The paper motivates and suggests a direction for increased attention to integration of these tools, including:
- The use of a coherent system repository for system description data at all levels.
- The use of an expressive data model that shares characteristics of the E/R
and relational models for that repository and for application data as well.
- The use of closely related design documentation languages and programming languages,
thus allowing the use of similar concepts and providing inter-level comparability.
- The use of partial and full application generator capabilities
(For more on the intended data model and language see “The Data Model of IDE”)
The Integrated Development Environment project at IBM’s Los Angeles Scientific Center was concerned with the complexity of enterprise system specification and implementation. One cause of the complexity was seen to be the use of different data models for (a) “conceptual” models of enterprise data, (b) their implementation in data bases, and (c) program-local data.

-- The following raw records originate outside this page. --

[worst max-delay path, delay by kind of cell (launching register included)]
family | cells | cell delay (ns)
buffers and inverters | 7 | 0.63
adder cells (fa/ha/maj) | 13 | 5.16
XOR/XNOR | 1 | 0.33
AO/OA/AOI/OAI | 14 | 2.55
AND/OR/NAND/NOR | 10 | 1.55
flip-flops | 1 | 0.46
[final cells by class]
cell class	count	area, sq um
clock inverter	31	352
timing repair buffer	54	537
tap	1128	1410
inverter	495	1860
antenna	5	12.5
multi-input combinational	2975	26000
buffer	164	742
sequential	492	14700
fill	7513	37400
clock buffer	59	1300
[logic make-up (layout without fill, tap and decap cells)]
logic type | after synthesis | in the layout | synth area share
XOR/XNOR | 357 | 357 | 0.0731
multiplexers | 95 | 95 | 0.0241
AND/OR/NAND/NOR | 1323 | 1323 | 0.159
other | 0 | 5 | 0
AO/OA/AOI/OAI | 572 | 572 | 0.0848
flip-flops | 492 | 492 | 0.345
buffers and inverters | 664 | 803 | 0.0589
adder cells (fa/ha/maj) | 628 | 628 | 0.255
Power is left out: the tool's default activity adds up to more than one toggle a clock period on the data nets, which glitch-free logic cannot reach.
### src/rtl/core/sfpt_prefix.sv
// ----------------------------------------------------------------------------
// sfpt_prefix: inclusive prefix OR over the per-cell match bits
// Log-depth parallel prefix; bit i is set when any match at index <= i.
// ----------------------------------------------------------------------------
module sfpt_prefix #(
	parameter int WIDTH = 64
) (
	input  logic [WIDTH-1:0] bits,
	output logic [WIDTH-1:0] incl
);

	localparam int LEVELS = (WIDTH > 1) ? $clog2(WIDTH) : 1;

	logic [WIDTH-1:0] lvl [LEVELS+1];

	assign lvl[0] = bits;

	// one doubling step per level
	for (genvar l = 0; l < LEVELS; l++) begin : g_lvl
		for (genvar i = 0; i < WIDTH; i++) begin : g_bit
			if (i >= (1 << l)) begin : g_or
				assign lvl[l+1][i] = lvl[l][i] | lvl[l][i-(1<<l)];
			end else begin : g_keep
				assign lvl[l+1][i] = lvl[l][i];
			end
		end
	end

	assign incl = lvl[LEVELS];

endmodule

### config.mk
export PLATFORM = sky130hd
export DESIGN_NAME = sfpt_prefix
export DESIGN_NICKNAME = d
export VERILOG_FILES = /design/src/rtl/core/sfpt_prefix.sv
export SDC_FILE = /design/constraint.sdc
export NUM_CORES = 1
export LEC_CHECK = 0
export BUFFER_PORTS_ARGS = -buffer_cell sky130_fd_sc_hd__buf_2
export CAP_MARGIN = 20
export CORE_ASPECT_RATIO = 1.4
export CORE_MARGIN = 10
export CORE_UTILIZATION = 30
export DETAILED_ROUTE_END_ITERATION = 10
export PLACE_DENSITY = 0.91
export SYNTH_ARGS = -nofsm -noshare
export SYNTH_HDL_FRONTEND = slang
export SYNTH_SLANG_ARGS = --single-unit
### constraint.sdc
create_clock -name vclk -period 3.1
set_clock_uncertainty 0.05 [all_clocks]
set_input_delay 0.155 -clock vclk [all_inputs]
set_output_delay 0.155 -clock vclk [all_outputs]
set_load 0.05 [all_outputs]
### src/rtl/core/sfpt_pkg.sv
// ----------------------------------------------------------------------------
// sfpt_pkg: shared definitions for the shortest-path frontier table
// Operation codes, controller states, per-cell command struct and defaults.
// ----------------------------------------------------------------------------
package sfpt_pkg;

	// default sizes
	localparam int ENTRIES_DEF   = 64;
	localparam int NODE_BITS_DEF = 16;
	localparam int DIST_BITS_DEF = 32;

	// operation codes carried in s_tuser; the spare code acts as a query
	localparam logic [1:0] OP_QUERY  = 2'd0;
	localparam logic [1:0] OP_UPSERT = 2'd1;
	localparam logic [1:0] OP_REMOVE = 2'd2;

	// controller states
	typedef enum logic [2:0] {
		ST_IDLE,
		ST_CMP,
		ST_UPD,
		ST_SCAN,
		ST_DONE
	} state_t;

	// command to one cell for the update cycle
	typedef struct packed {
		logic load;   // overwrite predecessor and distance in place
		logic push;   // take the front neighbor's slot (insert at head)
		logic pull;   // take the back neighbor's slot (close a gap)
	} cell_cmd_t;

endpackage

### src/rtl/core/sfpt_cell.sv
// ----------------------------------------------------------------------------
// sfpt_cell: one slot of the frontier table
// Holds node, predecessor and distance, shifts with its neighbors on insert
// and remove, and folds its slot into the lookup and minimum record that
// travels toward the head of the chain one cell per cycle.
// ----------------------------------------------------------------------------
module sfpt_cell #(
	parameter int NODE_BITS = 16,
	parameter int DIST_BITS = 32
) (
	input  logic                  clk,
	input  logic                  arst_n,
	input  sfpt_pkg::cell_cmd_t   cmd,
	// item under work
	input  logic [NODE_BITS-1:0]  item_node,
	input  logic [NODE_BITS-1:0]  item_pred,
	input  logic [DIST_BITS-1:0]  item_dist,
	// front neighbor slot (newer side)
	input  logic                  front_valid,
	input  logic [NODE_BITS-1:0]  front_node,
	input  logic [NODE_BITS-1:0]  front_pred,
	input  logic [DIST_BITS-1:0]  front_dist,
	// back neighbor slot (older side)
	input  logic                  back_valid,
	input  logic [NODE_BITS-1:0]  back_node,
	input  logic [NODE_BITS-1:0]  back_pred,
	input  logic [DIST_BITS-1:0]  back_dist,
	// record from the back neighbor
	input  logic                  chain_found,
	input  logic [DIST_BITS-1:0]  chain_fdist,
	input  logic [NODE_BITS-1:0]  chain_fpred,
	input  logic                  chain_edge,
	input  logic                  chain_bvalid,
	input  logic [DIST_BITS-1:0]  chain_bdist,
	input  logic [NODE_BITS-1:0]  chain_bnode,
	// own slot
	output logic                  slot_valid,
	output logic [NODE_BITS-1:0]  slot_node,
	output logic [NODE_BITS-1:0]  slot_pred,
	output logic [DIST_BITS-1:0]  slot_dist,
	output logic                  eq,
	// record toward the front neighbor
	output logic                  rec_found,
	output logic [DIST_BITS-1:0]  rec_fdist,
	output logic [NODE_BITS-1:0]  rec_fpred,
	output logic                  rec_edge,
	output logic                  rec_bvalid,
	output logic [DIST_BITS-1:0]  rec_bdist,
	output logic [NODE_BITS-1:0]  rec_bnode
);

	import sfpt_pkg::*;

	logic                 valid_q;
	logic [NODE_BITS-1:0] node_q;
	logic [NODE_BITS-1:0] pred_q;
	logic [DIST_BITS-1:0] dist_q;

	logic                 found_q, edge_q, bvalid_q;
	logic [DIST_BITS-1:0] fdist_q, bdist_q;
	logic [NODE_BITS-1:0] fpred_q, bnode_q;

	logic                 found_d, edge_d, bvalid_d;
	logic [DIST_BITS-1:0] fdist_d, bdist_d;
	logic [NODE_BITS-1:0] fpred_d, bnode_d;

	// slot valid flag
	always_ff @(posedge clk or negedge arst_n) begin
		if (!arst_n) begin
			valid_q <= 1'b0;
		end else if (cmd.push) begin
			valid_q <= front_valid;
		end else if (cmd.pull) begin
			valid_q <= back_valid;
		end
	end

	// slot payload
	always_ff @(posedge clk) begin
		if (cmd.push) begin
			node_q <= front_node;
			pred_q <= front_pred;
			dist_q <= front_dist;
		end else if (cmd.pull) begin
			node_q <= back_node;
			pred_q <= back_pred;
			dist_q <= back_dist;
		end else if (cmd.load) begin
			pred_q <= item_pred;
			dist_q <= item_dist;
		end
	end

	assign eq = valid_q && (node_q == item_node);

	// fold own slot into the record from behind; ties go to the newer slot
	always_comb begin
		found_d  = 1'b0;
		fdist_d  = '1;
		fpred_d  = '1;
		edge_d   = 1'b0;
		bvalid_d = 1'b0;
		bdist_d  = '1;
		bnode_d  = '1;
		if (valid_q) begin
			found_d = eq | chain_found;
			fdist_d = eq ? dist_q : chain_fdist;
			fpred_d = eq ? pred_q : chain_fpred;
			edge_d  = (eq && (pred_q == item_pred)) | chain_edge;
			if (!chain_bvalid || (dist_q <= chain_bdist)) begin
				bvalid_d = 1'b1;
				bdist_d  = dist_q;
				bnode_d  = node_q;
			end else begin
				bvalid_d = chain_bvalid;
				bdist_d  = chain_bdist;
				bnode_d  = chain_bnode;
			end
		end
	end

	// record register, flags reset to the empty record
	always_ff @(posedge clk or negedge arst_n) begin
		if (!arst_n) begin
			found_q  <= 1'b0;
			edge_q   <= 1'b0;
			bvalid_q <= 1'b0;
		end else begin
			found_q  <= found_d;
			edge_q   <= edge_d;
			bvalid_q <= bvalid_d;
		end
	end

	always_ff @(posedge clk) begin
		fdist_q <= fdist_d;
		fpred_q <= fpred_d;
		bdist_q <= bdist_d;
		bnode_q <= bnode_d;
	end

	assign slot_valid = valid_q;
	assign slot_node  = node_q;
	assign slot_pred  = pred_q;
	assign slot_dist  = dist_q;
	assign rec_found  = found_q;
	assign rec_fdist  = fdist_q;
	assign rec_fpred  = fpred_q;
	assign rec_edge   = edge_q;
	assign rec_bvalid = bvalid_q;
	assign rec_bdist  = bdist_q;
	assign rec_bnode  = bnode_q;

endmodule

### config.mk
export PLATFORM = sky130hd
export DESIGN_NAME = sfpt_cell
export DESIGN_NICKNAME = d
export VERILOG_FILES = /design/src/rtl/core/sfpt_pkg.sv /design/src/rtl/core/sfpt_cell.sv
export SDC_FILE = /design/constraint.sdc
export NUM_CORES = 1
export LEC_CHECK = 0
export BUFFER_PORTS_ARGS = -buffer_cell sky130_fd_sc_hd__buf_2
export CORE_AREA = 2 2 179 181
export DETAILED_ROUTE_END_ITERATION = 6
export DIE_AREA = 0 0 181 183
export GPL_ROUTABILITY_DRIVEN = 0
export PLACE_DENSITY = 0.6
export SLEW_MARGIN = 10
export SYNTH_ARGS = -nofsm -noshare
export SYNTH_HDL_FRONTEND = slang
export SYNTH_SLANG_ARGS = --single-unit
### constraint.sdc
create_clock -name clk -period 3.3 [get_ports clk]
set_clock_uncertainty 0.2 [all_clocks]
set_input_delay 0.66 -clock clk [delete_from_list [all_inputs] [get_ports clk]]
set_output_delay 0.66 -clock clk [all_outputs]
set_load 0.01 [all_outputs]
# == After elaboration in Yosys (flattened, before gate mapping) ==
# Index checks and enable logic that the tools add are counted.
# word_totals
regBits,164
input_bits,298
output_inout_bits,165
# op_classes
n_lt_le_gt_ge,1
eq_ne,2
n_mux,18
bitwise_logic,2
reduce_logical,6
# ops
cell,count
$mux 32,5
$mux 16,7
$eq 16x16->1,2
$le 32x32->1,1
$mux 1,6
$reduce_bool 3->1,1
$logic_and 1x1->1,2
$or 1x1->1,2
$reduce_bool 2->1,1
$logic_not 1->1,1
$logic_or 1x1->1,1

# == Depth between registers and ports, before layout ==
# depth
ltp_word,5
mapped_depth,10
depth_no_buf,8

# == Least setup slack after synthesis ==
# No wires, ideal clock.
# synth_timing
path_kind,in2reg
from,input cmd[1] in the netlist's numbering
to,"register dist_q[0], in the netlist slot_dist[0], enable pin"
setup_ns,0.407
arrival_time_ns,2.311
t_required_ns,2.693
path_slack_ns,0.382
cell_stages,3
n_path_buf,2
path_cell_list,clkbuf_1 clkbuf_1 or3_1
# synth_between
elab_chain_len,1
# synth_lines
item,line_no,source
start: declaration,sfpt_cell.sv:13,"input sfpt_pkg::cell_cmd_t cmd,"
$reduce_bool 3->1 (no line),--,
end signal: assignment,sfpt_cell.sv:83,dist_q <= front_dist;
end signal: assignment,sfpt_cell.sv:87,dist_q <= back_dist;
end signal: assignment,sfpt_cell.sv:90,dist_q <= item_dist;
end: declaration,sfpt_cell.sv:57,logic [DIST_BITS-1:0] dist_q;
# No other way between the ends.
# A chain may end at the register's enable or synchronous reset.

# == Worst setup path in the final report ==
# layout_timing
from,"register node_q[11], in the netlist slot_node[11]"
to,output eq
# layout_between
elab_chain_len,2
# layout_lines
item,line_no,source
start: declaration,sfpt_cell.sv:55,logic [NODE_BITS-1:0] node_q;
start signal: assignment,sfpt_cell.sv:81,node_q <= front_node;
start signal: assignment,sfpt_cell.sv:85,node_q <= back_node;
$eq 16x16->1,sfpt_cell.sv:94,assign eq = valid_q && (node_q == item_node);
$logic_and 1x1->1,sfpt_cell.sv:94,
end: declaration,sfpt_cell.sv:41,"output logic eq,"
# No other way between the ends.

==> metrics.txt <==
post_cts resized=0; Synth Instances=779; global-route wire length before repair=42300 um; Lkg Pwr=5.98 nW; Final setup viols=0; period utilization=92.2%; worst setup margin=0.258 ns; Post CTS Setup Buffer Count=0; share of post-route cells with drive strength above 1=42.5%; Unique masters post-synth=36; row count=65; CP arrival=2.18 ns; Internal Pwr Total=4.00 mW; fraction of registers with async set/reset=2.44%; critical path's largest stage delay=0.50 ns; pwr dens=503 nW/um2; RSZ-0062 raised after global routing=no; Port Buffers=462; H-tree levels=4; most frequent cells in the layout=buf_2 (460), mux2i_1 (144), nand2_1 (102), nor2_1 (102), dfxtp_1 (96); CP endpoint kind=output pin; Clock power frac=35.5%; largest net degree at the start of global routing=64; CTS tree=yes; Top delay family on crit path=simple AND/OR/NAND/NOR gates; CP Launch Type=register; worst-path maximum fanout=3; Worst Tran Pin Value=0.689 ns; Post-synth EDFFs=64; Tmin final=3.04 ns; die area=33100 um2; Synth Area per Inst=10.2 um2; core footprint=31200 um2; grt total ovfl=0; critical path cell sequence=xor2_1, nor4_1, nand4_1, nor2_1, buf_4, buf_2; Sw Share=29.9%; status=finished clean; DRC viols=0; Net Switching=1.70 mW; CTS root buf=clkbuf_16; Tot GR Track Use=17.3%; CP required=2.44 ns; Routed WL per cell=18.0 um; Final Hold Viols=0; total CTS buffers=17; pre-CTS WS=0.00904 ns; most common cell after layout, fill and taps aside=buf_2; initial antenna violation count=5; worst vdd ir=301 uV; syn nets=1109; FILL cells=3230; Main synth FF type=dfxtp_1; footprint of the multi-input gates=3680 um2; CP Class=reg -> out; number of max-cap violations=0; final hold slack=0.236 ns; Seq/Total Area, Yosys=49.6%; Hold WC Path Type=in -> reg; Buf+Inv Stages, Crit Path=2; Yosys warnings=0; antenna-violating nets left=0; #FFs+latches synth=164; hold_buf cts=1; clock latency on the worst-skew pair=0.43 ns; Final Max Slew Viols=0; Initial Util=25.5%; setup tns final=0 ns; die width=181 um; 1st-pass router iterations=5; # IOs=463; WL final=29600 um; synthesis-to-layout area growth=42.6%; via count=7357; die height=183 um; number of global-route vias before repair=7354; Peak Freq=0.329 GHz; sequential power share=43.9%; clock-pin slew on the worst setup and hold paths=0.07 ns; Max Root-Sink Buffers=2; Post-DP HPWL=23000 um; DR iter-0 viols=304; slew margin rel.=53.6%; CP max-delay cell=edfxtp_1; nets=1560; Comb power frac=20.6%; Reg area=3950 um2; Cell Area, Synth=7960 um2; clock tree sinks=164; Vias/cell=4.47
[per-stage QoR]
stage	power [mW]	utilization [%]	instance area [um2]	std cells
after CTS	5.80	36.3	11300	1645
after global routing	5.99	36.3	11300	1646
after floorplan	3.10	-	7960	779
final	5.70	36.3	11300	1647
after global placement	3.71	34.4	10700	1612
after detailed placement	3.73	34.4	10700	1612
[final timing paths]
check	cells past startpoint	endpoint	start	slack (ns)
setup / recovery	6	eq	slot_node[11]$_DFFE_PP_	0.26
hold / removal	3	rec_fdist[23]$_SDFF_PN1_	chain_fdist[23]	0.24
setup reg to reg	7	rec_bdist[10]$_SDFF_PN1_	slot_dist[15]$_DFFE_PP_	0.35
hold reg to reg	2	rec_fpred[7]$_SDFF_PN1_	slot_pred[7]$_DFFE_PP_	0.37
max in group asynchronous	2	slot_valid$_DFFE_PN0P_	arst_n	2.37
min in group asynchronous	2	rec_found$_DFF_PN0_	arst_n	0.37
[area by class of cell]
| class | instances | area share (%) |
|---|---|---|
| well taps | 402 | 4.43 |
| diodes | 2 | 0.0441 |
| flip-flops and latches | 164 | 34.8 |
| clock buffers | 18 | 3.78 |
| clock inverters | 14 | 1.37 |
| repair buffers | 479 | 22.0 |
| multi-input cells | 534 | 32.4 |
| inverters | 34 | 1.14 |
[sequential cells by signal (all words and copies together) (netlist names)]
name and count:
rec_found 1, rec_fdist 32, rec_fpred 16, slot_dist 32, rec_bdist 32, rec_edge 1
rec_bvalid 1, rec_bnode 16, slot_pred 16, slot_node 16, slot_valid 1
[routing by layer]
metal	global-route usage, %	part of all wire, %	wire [um]	vias to the layer above
li1	-	-	-	3582
met1	19.7	40	11800	3389
met2	30.3	50	14600	332
met3	4.59	7.0	2060	50
met4	7.77	3.4	1020	4
met5	0	0.10	30	-
[power by group through the flow]
stage                     sequential [mW]  combinational (mW)  clock (mW)
after floorplan                      2.61               0.488           0
after global placement               2.54                1.16           0
after detailed placement             2.54                1.19           0
after CTS                            2.50                1.19        2.11
after global routing                 2.53                1.28        2.18
final                                2.50                1.17        2.02
[cell families after synthesis]
kind of cell,Yosys count,share of synthesized area [%]
buffers and inverters,81,4.34
DFF,164,49.6
xor gates and xnor gates,32,3.52
and+or+nand+nor,233,11.9
adders and majority gates,32,5.03
muxes,160,20.4
AOI/OAI and AO/OA,77,5.27
[synth_stat cells (4+ instances only)]
library cell	instances	area, um2
mux2i_1	144	1440
nand2_1	102	383
nor2_1	102	383
dfxtp_1	96	1920
edfxtp_1	64	1920
o21ai_0	52	260
clkbuf_1	35	131
inv_1	33	124
ha_1	32	400
xor2_1	32	280
mux2_2	16	180
a21oi_1	14	70.1
nand4_1	10	62.6
nor4_1	9	56.3
buf_1	4	15.0
dfrtp_1	4	100
[worst min-delay path, cell delays in order]
cell and delay, ns:
buf_2 0.07, mux2i_1 0.05, nand2_1 0.06
Power figures use the tool's default switching activity.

This paper describes a data model that shares characteristics of the E/R and relational models and was intended for all the above purposes. The paper also discusses aspects of the programming language, PL/IDE, so as to demonstrate the adequacy, convenience, and power of the model. The data model is ultimately based on work by the author circa 1976, with William Kent, on an ad-tech IBM project related to data dictionaries. The programming language is more fully described in an IBM Scientific Center Report G32-27094, June 1980, which may become available online.
In a nutshell, in PL/IDE both program-local and data base data are organized into scalars, tuples, and sets of scalars or tuples. Scalars and the elements of tuples must be elements of either "built-in" sets (e.g., integers, reals, strings...) or other, more dynamically constructed, ones.
For concreteness, some aspects of the language, as it relates to data, are illustrated here. For example,
for data access, given a set "Course",
containing tuples such as <"Math", 404>, with tuple elements from the sets "Subject"
and "integer",
and a set "Lecturer" of tuples such as < <"Math", 404>, "J. Smith">
with elements from the sets "Course", and "Person":
- The expressions Lecturer (<"Math",404>) and
Lecturer (<" Math", 404>, ?) would be equivalent and equal to "J. Smith".
- Lecturer (?, "J. Smith">) would be the set of all courses for which
"J. Smith" is the lecturer.
Query and assignment forms are inspired by the non-data-base-related language SETL, by Jacob Schwartz.
As examples of assignment forms:
- Lecturer (< "History", 101>) = "W. Jones"
- Course += < "Biology", 200>
Iteration is over query-specified sets. Data base references are identical to local ones, except that the referenced data base names are prefixed to the set names, e.g., MyDB.Lecturer.
The paper also introduces additional aspects of the data model and related language, and compares the data model to other similar ones.
A brief note suggesting and illustrating the use of a "SELECT" statement (described) in place of nested IFs for reasons of readability and comprehensibility.